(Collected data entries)

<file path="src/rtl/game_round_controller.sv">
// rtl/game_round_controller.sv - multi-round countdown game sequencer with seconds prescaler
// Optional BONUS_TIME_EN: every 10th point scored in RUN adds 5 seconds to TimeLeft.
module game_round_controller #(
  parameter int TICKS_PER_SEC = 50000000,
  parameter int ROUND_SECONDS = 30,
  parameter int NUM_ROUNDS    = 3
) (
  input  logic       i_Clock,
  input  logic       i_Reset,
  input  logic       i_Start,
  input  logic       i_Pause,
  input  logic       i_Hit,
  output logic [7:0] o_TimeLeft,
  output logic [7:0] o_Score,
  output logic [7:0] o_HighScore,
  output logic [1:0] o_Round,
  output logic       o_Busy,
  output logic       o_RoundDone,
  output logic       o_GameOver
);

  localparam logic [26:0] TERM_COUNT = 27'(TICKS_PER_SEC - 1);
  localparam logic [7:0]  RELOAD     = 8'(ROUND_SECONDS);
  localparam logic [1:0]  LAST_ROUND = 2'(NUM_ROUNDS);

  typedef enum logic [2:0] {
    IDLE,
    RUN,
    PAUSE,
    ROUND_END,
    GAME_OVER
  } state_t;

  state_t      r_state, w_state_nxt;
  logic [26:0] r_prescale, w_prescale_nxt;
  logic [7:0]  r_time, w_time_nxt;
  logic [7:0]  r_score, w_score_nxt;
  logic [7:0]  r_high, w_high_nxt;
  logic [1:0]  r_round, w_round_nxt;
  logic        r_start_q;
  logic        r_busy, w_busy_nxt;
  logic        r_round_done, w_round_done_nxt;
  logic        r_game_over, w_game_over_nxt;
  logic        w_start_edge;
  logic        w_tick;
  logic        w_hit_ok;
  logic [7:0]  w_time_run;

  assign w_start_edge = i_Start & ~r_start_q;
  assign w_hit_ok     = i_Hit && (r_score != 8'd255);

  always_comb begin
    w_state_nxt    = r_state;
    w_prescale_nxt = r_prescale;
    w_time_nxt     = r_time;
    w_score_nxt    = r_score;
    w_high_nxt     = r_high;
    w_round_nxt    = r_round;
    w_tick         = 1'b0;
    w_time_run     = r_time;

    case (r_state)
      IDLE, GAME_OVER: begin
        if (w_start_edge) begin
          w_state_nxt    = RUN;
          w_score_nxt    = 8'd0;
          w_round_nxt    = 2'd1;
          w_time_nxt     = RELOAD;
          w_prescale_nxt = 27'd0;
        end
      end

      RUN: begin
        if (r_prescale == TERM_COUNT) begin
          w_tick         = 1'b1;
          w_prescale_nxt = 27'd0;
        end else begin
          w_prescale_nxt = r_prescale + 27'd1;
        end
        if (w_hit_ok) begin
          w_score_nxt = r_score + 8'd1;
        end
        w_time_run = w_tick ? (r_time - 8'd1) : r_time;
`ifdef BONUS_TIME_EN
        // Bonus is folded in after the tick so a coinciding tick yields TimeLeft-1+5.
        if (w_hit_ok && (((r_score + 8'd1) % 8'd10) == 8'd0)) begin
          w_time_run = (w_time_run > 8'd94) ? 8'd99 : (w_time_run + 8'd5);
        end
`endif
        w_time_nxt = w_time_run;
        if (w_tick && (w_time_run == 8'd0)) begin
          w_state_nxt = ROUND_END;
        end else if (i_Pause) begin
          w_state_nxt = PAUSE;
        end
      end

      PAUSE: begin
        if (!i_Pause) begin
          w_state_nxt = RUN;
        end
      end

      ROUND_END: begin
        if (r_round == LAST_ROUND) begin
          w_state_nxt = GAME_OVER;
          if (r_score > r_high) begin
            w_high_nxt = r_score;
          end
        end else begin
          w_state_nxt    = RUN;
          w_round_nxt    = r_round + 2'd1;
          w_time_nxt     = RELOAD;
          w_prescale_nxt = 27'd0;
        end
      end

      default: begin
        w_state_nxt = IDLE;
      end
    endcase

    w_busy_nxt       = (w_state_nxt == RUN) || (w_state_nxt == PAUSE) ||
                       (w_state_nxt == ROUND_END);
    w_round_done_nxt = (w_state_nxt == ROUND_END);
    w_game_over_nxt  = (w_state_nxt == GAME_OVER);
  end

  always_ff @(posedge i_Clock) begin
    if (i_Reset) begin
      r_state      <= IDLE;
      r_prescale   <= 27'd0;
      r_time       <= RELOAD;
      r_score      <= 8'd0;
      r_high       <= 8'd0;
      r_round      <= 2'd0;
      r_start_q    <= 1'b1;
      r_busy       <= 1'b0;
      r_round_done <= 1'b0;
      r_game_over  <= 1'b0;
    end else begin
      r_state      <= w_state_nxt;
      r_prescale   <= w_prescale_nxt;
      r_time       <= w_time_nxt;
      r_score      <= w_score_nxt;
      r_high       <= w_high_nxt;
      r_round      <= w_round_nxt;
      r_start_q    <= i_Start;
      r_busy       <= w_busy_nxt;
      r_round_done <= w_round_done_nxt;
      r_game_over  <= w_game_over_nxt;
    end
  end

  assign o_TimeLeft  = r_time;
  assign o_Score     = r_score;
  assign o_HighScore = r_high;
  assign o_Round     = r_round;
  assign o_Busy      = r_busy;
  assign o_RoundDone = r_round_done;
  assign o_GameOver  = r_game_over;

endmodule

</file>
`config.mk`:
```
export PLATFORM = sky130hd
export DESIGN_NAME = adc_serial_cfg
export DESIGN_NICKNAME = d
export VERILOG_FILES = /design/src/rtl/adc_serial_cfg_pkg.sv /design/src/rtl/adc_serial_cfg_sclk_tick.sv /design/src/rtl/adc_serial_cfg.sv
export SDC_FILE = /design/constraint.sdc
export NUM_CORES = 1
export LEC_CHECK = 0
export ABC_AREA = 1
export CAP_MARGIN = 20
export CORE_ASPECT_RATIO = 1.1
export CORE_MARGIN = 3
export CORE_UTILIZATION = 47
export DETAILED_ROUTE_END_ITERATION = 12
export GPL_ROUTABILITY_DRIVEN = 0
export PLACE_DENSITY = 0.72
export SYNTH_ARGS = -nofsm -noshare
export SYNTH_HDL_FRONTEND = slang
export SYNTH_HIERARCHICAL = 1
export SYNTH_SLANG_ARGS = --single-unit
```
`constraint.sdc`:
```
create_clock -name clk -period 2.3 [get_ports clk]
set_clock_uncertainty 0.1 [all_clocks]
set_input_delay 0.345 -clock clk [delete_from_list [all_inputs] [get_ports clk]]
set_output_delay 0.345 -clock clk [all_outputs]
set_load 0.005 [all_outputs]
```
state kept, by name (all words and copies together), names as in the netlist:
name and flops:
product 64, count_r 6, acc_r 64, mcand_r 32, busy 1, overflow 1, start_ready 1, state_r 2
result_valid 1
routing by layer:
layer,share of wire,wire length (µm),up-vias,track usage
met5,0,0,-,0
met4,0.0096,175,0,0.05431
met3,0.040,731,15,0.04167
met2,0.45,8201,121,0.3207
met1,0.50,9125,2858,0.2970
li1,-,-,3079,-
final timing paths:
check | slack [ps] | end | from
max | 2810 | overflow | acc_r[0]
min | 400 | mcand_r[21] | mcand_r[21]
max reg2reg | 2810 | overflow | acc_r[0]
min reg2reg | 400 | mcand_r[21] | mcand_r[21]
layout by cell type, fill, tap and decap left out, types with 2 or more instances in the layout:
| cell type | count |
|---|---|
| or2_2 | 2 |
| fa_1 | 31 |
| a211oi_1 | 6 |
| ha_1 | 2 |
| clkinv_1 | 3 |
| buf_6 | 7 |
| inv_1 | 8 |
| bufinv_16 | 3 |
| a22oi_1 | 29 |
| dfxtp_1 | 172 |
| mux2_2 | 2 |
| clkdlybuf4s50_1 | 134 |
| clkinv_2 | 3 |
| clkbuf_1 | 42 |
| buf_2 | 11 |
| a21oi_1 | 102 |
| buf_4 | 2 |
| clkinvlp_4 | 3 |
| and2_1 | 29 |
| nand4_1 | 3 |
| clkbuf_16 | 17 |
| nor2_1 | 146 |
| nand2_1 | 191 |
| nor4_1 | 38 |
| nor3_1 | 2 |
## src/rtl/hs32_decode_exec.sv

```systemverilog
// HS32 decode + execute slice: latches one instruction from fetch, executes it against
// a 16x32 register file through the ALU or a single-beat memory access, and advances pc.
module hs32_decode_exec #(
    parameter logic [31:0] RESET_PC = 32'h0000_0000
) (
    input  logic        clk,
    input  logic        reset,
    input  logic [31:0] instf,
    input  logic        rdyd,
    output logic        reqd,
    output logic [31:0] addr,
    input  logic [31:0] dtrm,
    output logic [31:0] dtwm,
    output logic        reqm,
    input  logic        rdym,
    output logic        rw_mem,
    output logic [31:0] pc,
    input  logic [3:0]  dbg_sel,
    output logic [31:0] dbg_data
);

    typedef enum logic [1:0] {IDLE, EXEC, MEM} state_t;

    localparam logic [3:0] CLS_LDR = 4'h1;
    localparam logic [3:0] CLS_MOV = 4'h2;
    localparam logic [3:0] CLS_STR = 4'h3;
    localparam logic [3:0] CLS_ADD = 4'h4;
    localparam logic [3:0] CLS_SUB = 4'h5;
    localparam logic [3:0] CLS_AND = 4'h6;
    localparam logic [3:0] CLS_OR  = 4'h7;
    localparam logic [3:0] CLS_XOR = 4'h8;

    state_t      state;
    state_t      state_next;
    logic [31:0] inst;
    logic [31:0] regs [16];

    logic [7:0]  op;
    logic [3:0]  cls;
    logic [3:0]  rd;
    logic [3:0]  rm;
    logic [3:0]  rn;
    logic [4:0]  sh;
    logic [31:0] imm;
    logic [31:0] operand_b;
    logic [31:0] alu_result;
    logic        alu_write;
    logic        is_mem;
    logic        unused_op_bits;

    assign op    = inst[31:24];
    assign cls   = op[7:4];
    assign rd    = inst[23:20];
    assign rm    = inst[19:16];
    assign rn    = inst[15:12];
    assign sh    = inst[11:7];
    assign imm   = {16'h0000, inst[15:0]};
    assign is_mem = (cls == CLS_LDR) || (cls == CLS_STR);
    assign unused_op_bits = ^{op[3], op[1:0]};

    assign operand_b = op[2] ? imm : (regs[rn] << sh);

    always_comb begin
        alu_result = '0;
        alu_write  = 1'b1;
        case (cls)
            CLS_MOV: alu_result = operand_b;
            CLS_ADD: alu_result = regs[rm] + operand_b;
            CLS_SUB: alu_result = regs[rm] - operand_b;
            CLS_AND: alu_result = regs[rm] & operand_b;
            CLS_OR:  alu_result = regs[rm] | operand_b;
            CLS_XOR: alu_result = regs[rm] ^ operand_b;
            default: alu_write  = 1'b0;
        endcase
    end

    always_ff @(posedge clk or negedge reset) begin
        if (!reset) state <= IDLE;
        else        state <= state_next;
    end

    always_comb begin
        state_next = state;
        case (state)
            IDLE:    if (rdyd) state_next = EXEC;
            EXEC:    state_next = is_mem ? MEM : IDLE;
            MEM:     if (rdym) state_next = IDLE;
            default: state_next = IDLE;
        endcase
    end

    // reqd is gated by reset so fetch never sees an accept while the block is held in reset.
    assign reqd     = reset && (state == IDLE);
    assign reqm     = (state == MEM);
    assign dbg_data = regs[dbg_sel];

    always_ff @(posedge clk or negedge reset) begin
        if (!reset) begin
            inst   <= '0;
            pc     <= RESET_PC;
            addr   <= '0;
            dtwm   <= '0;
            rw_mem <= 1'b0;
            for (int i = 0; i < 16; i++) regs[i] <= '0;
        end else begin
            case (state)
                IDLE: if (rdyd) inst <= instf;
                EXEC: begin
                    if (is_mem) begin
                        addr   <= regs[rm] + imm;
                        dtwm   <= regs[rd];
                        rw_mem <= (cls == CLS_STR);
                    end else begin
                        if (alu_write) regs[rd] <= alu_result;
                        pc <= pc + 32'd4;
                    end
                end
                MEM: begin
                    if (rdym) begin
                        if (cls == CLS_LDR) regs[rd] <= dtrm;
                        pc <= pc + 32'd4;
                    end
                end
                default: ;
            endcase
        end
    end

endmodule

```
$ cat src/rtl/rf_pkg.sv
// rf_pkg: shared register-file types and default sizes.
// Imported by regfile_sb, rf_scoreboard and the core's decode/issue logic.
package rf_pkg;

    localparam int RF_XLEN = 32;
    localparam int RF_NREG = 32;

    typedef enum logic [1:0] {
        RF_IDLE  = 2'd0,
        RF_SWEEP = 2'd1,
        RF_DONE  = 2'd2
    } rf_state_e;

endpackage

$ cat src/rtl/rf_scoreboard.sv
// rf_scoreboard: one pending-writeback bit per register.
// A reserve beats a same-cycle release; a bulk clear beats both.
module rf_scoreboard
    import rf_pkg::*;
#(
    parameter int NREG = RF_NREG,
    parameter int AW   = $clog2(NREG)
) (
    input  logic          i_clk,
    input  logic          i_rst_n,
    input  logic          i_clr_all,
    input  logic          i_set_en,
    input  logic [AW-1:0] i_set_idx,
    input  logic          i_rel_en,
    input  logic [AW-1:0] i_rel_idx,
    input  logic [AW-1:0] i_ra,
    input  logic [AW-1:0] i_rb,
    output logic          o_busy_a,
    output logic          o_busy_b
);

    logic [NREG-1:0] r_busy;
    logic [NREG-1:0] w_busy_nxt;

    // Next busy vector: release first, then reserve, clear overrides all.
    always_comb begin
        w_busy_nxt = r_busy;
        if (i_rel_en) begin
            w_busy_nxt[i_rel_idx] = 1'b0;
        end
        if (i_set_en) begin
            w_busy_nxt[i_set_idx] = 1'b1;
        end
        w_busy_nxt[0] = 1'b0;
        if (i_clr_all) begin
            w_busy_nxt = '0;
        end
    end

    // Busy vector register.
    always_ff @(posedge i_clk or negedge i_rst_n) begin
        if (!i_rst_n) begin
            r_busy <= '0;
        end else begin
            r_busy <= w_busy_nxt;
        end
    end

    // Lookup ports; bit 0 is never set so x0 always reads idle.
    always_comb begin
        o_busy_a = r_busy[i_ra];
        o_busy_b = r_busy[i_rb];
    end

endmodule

What is needed - Within the entries, determine the count of lines containing the string "overflow" and output it alone.

Output for this task - 3